Remote, 12 month contract
Job Description :
The Application Monitoring Engineer is responsible for delivering and supporting enterprise level full stack monitoring focused on the user experience. This consists of the ability to monitor components such as integrations, external services, infrastructure components, transactions, and business activities from applications that may be on-prem and in the cloud (AWS, GCP, Azure). As part of the Enterprise Monitoring & Alerting Team, this position will be involved in crafting and implemented the Monitoring Strategy and tool usage documentation for application monitoring using Datadog, Dynatrace, and other enterprise monitoring toolsets (Splunk, ELK, Cloud Watch, and others). This Individual will work primarily with Datadog. They will also collaborate with application teams and other stakeholders in the monitoring space to gather monitoring requirements and deliver / maintain solutions.
Job Responsibilities :
- Support application monitoring for .Net, Java, SaaS, AWS, and other application architectures based in the cloud (AWS, GCP, Azure) using Datadog.

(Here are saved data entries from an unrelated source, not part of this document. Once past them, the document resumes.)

--- src/rtl/smt_pkg.sv ---
package smt_pkg;
  parameter int unsigned TX_W  = 8;
  parameter int unsigned KEEP_W = 4;

  typedef enum logic {
    SH_IDLE = 1'b0,
    SH_BUSY = 1'b1
  } sh_state_e;
endpackage

--- src/rtl/tx_hold.sv ---
module tx_hold #(
  parameter int unsigned DATA_W = 8,
  parameter int unsigned CNT_W  = 4
) (
  input  logic              clk,
  input  logic              rst,
  input  logic              act,
  input  logic              wr,
  input  logic [DATA_W-1:0] wr_data,
  input  logic [CNT_W-1:0]  wr_keep,
  input  logic              wr_trim_off,
  input  logic              take,
  output logic              full,
  output logic [DATA_W-1:0] hold_data,
  output logic              hold_armed,
  output logic [CNT_W-1:0]  hold_keep
);

  // Occupancy flag; a write in the same cycle as a take refills it.
  always_ff @(posedge clk) begin
    if (rst || !act) begin
      full <= 1'b0;
    end else if (wr) begin
      full <= 1'b1;
    end else if (take) begin
      full <= 1'b0;
    end
  end

  // Payload needs no reset: it is only read while full is set.
  always_ff @(posedge clk) begin
    if (act && wr) begin
      hold_data  <= wr_data;
      hold_armed <= ~wr_trim_off;
      hold_keep  <= wr_keep;
    end
  end

  a_r10_write_fills : assert property (@(posedge clk) disable iff (rst)
    (act && wr) |=> full);

endmodule

--- src/rtl/trim_prescaler.sv ---
module trim_prescaler #(
  parameter int unsigned DATA_W = 8,
  parameter int unsigned CNT_W  = 4
) (
  input  logic             clk,
  input  logic             rst,
  input  logic             act,
  input  logic             load,
  input  logic             load_armed,
  input  logic [CNT_W-1:0] load_keep,
  input  logic             step,
  output logic             blank,
  output logic             mask_q
);

  logic             armed_q;
  logic [CNT_W-1:0] keep_q;
  logic [CNT_W-1:0] cnt_q;
  logic             hit;

  assign hit   = armed_q && (cnt_q == keep_q);
  assign blank = mask_q || hit;

  always_ff @(posedge clk) begin
    if (rst || !act) begin
      armed_q <= 1'b0;
      keep_q  <= '0;
      cnt_q   <= '0;
      mask_q  <= 1'b0;
    end else if (load) begin
      armed_q <= load_armed;
      keep_q  <= load_keep;
      cnt_q   <= '0;
      mask_q  <= 1'b0;
    end else if (step && armed_q) begin
      if (blank) begin
        mask_q <= 1'b1;
      end else begin
        cnt_q <= cnt_q + CNT_W'(1);
      end
    end
  end

  // the count of sent bits never passes the word width.
  a_r5_count_bound : assert property (@(posedge clk) disable iff (rst)
    cnt_q <= CNT_W'(DATA_W));

  // the mask cannot survive a load.
  a_r7_load_clears : assert property (@(posedge clk) disable iff (rst)
    (act && load) |=> !mask_q);

endmodule

--- src/rtl/tx_shifter.sv ---
module tx_shifter
  import smt_pkg::*;
#(
  parameter int unsigned DATA_W = 8
) (
  input  logic              clk,
  input  logic              rst,
  input  logic              act,
  input  logic              tick,
  input  logic              hold_full,
  input  logic [DATA_W-1:0] hold_data,
  input  logic              blank,
  output logic              take,
  output logic              word_done,
  output logic              busy,
  output logic              sd,
  output logic              sc
);

  localparam int unsigned POS_W = (DATA_W > 1) ? $clog2(DATA_W) : 1;
  localparam logic [POS_W-1:0] LAST_POS = POS_W'(DATA_W - 1);

  sh_state_e         state;
  logic [DATA_W-1:0] shreg;
  logic [POS_W-1:0]  pos;

  assign busy      = (state == SH_BUSY);
  assign word_done = busy && tick && (pos == LAST_POS);
  assign take      = act && hold_full && (!busy || word_done);

  always_ff @(posedge clk) begin
    if (rst || !act) begin
      state <= SH_IDLE;
      shreg <= '0;
      pos   <= '0;
      sd    <= 1'b1;
      sc    <= 1'b1;
    end else begin
      sc <= 1'b1;
      if (busy && tick) begin
        sd    <= blank ? 1'b1 : shreg[DATA_W-1];
        sc    <= blank;
        shreg <= shreg << 1;
        pos   <= pos + POS_W'(1);
        if (word_done) begin
          state <= SH_IDLE;
        end
      end
      if (take) begin
        shreg <= hold_data;
        pos   <= '0;
        state <= SH_BUSY;
      end
    end
  end

  // a clock pulse only ever follows a tick.
  a_r1_pulse_after_tick : assert property (@(posedge clk) disable iff (rst)
    !sc |-> $past(tick));

  // an idle shifter never produces a clock pulse.
  a_r9_idle_quiet : assert property (@(posedge clk) disable iff (rst)
    (!busy && act) |=> sc);

endmodule

--- src/rtl/ser_mask_tx.sv ---
module ser_mask_tx #(
  parameter int unsigned DATA_W = smt_pkg::TX_W,
  parameter int unsigned CNT_W  = smt_pkg::KEEP_W
) (
  input  logic              clk,
  input  logic              rst,
  input  logic              halt,
  input  logic              wr_en,
  input  logic [DATA_W-1:0] wr_data,
  input  logic [CNT_W-1:0]  wr_keep,
  input  logic              wr_trim_off,
  input  logic              tick,
  input  logic              irq_en,
  output logic              ser_data,
  output logic              ser_clk,
  output logic              tx_irq,
  output logic              trim_active
);

  logic              act;
  logic              take;
  logic              word_done;
  logic              busy;
  logic              blank;
  logic              hold_full;
  logic [DATA_W-1:0] hold_data;
  logic              hold_armed;
  logic [CNT_W-1:0]  hold_keep;

  assign act = ~halt;

  tx_hold #(
    .DATA_W(DATA_W),
    .CNT_W (CNT_W)
  ) u_hold (
    .clk        (clk),
    .rst        (rst),
    .act        (act),
    .wr         (wr_en),
    .wr_data    (wr_data),
    .wr_keep    (wr_keep),
    .wr_trim_off(wr_trim_off),
    .take       (take),
    .full       (hold_full),
    .hold_data  (hold_data),
    .hold_armed (hold_armed),
    .hold_keep  (hold_keep)
  );

  trim_prescaler #(
    .DATA_W(DATA_W),
    .CNT_W (CNT_W)
  ) u_trim (
    .clk       (clk),
    .rst       (rst),
    .act       (act),
    .load      (take),
    .load_armed(hold_armed),
    .load_keep (hold_keep),
    .step      (busy && tick),
    .blank     (blank),
    .mask_q    (trim_active)
  );

  tx_shifter #(
    .DATA_W(DATA_W)
  ) u_shift (
    .clk      (clk),
    .rst      (rst),
    .act      (act),
    .tick     (tick),
    .hold_full(hold_full),
    .hold_data(hold_data),
    .blank    (blank),
    .take     (take),
    .word_done(word_done),
    .busy     (busy),
    .sd       (ser_data),
    .sc       (ser_clk)
  );

  // End of telegram: last bit out and nothing queued behind it.
  always_ff @(posedge clk) begin
    if (rst || halt) begin
      tx_irq <= 1'b0;
    end else begin
      tx_irq <= irq_en && word_done && !hold_full && !wr_en;
    end
  end

  a_r2_halt_idle : assert property (@(posedge clk) disable iff (rst)
    halt |=> (ser_data && ser_clk && !trim_active && !tx_irq));

  a_r5_mask_quiet : assert property (@(posedge clk) disable iff (rst)
    trim_active |-> (ser_clk && ser_data));

  a_r8_irq_gated : assert property (@(posedge clk) disable iff (rst)
    tx_irq |-> $past(irq_en));

  a_r8_irq_single : assert property (@(posedge clk) disable iff (rst)
    tx_irq |=> !tx_irq);

endmodule

--- config.mk ---
export PLATFORM = sky130hd
export DESIGN_NAME = ser_mask_tx
export DESIGN_NICKNAME = d
export VERILOG_FILES = /design/src/rtl/smt_pkg.sv /design/src/rtl/tx_hold.sv /design/src/rtl/trim_prescaler.sv /design/src/rtl/tx_shifter.sv /design/src/rtl/ser_mask_tx.sv
export SDC_FILE = /design/constraint.sdc
export NUM_CORES = 1
export LEC_CHECK = 0
export BUFFER_PORTS_ARGS = -buffer_cell sky130_fd_sc_hd__buf_4
export CAP_MARGIN = 20
export CORE_AREA = 5 5 59 61
export CTS_CLUSTER_DIAMETER = 80
export DETAILED_ROUTE_END_ITERATION = 6
export DIE_AREA = 0 0 64 66
export PLACE_DENSITY = 0.84
export SLEW_MARGIN = 20
export SYNTH_ARGS = -nofsm -noshare
export SYNTH_HDL_FRONTEND = slang
export SYNTH_HIERARCHICAL = 1
export SYNTH_SLANG_ARGS = --single-unit
--- constraint.sdc ---
create_clock -name clk -period 5.4 [get_ports clk]
set_input_delay 0.54 -clock clk [delete_from_list [all_inputs] [get_ports clk]]
set_output_delay 0.54 -clock clk [all_outputs]
set_load 0.1 [all_outputs]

- Understand the differences between PaaS, IaaS, and SaaS and best practices for the monitoring of each in the cloud
- Understand log analytics monitoring within Datadog and ELK
- Monitor the responsiveness and availability of critical websites and web applications from the end-user perspective
- Monitor infrastructure component for CPU, memory, disk space, and I / O
- Provide deep visibility into on-prem, cloud and hybrid applications performance
- Implement application monitoring, synthetic and real user monitoring solutions following best practices across the enterprise
- Collaborate with business and technology to design and implement performance benchmarks for each application, and report results periodically
- Develop processes to monitor and alert for critical business transactions and applications to catch an issue before the impact
- Participates in the discussion of applications performance and infrastructure outage incidents to provide solutions
- Collaborate with all relevant IT resources to develop preventive measures and automated remediation of production issues
- Participate in continuous improvement initiatives to enhance client service and efficiency
Top Skills Details
1. 3 Years with Application Performance Monitoring Experience (ideally some DataDog and ELK)
2. 3 Years with Enterprise Application Support Experience - Java, .NET, SAAS, AWS, GCP, AZURE
3. 3 Years with SW, Web or Distributed Application Architecture Experience - Strong understanding of Logs, Log Analytics, Log Monitoring etc.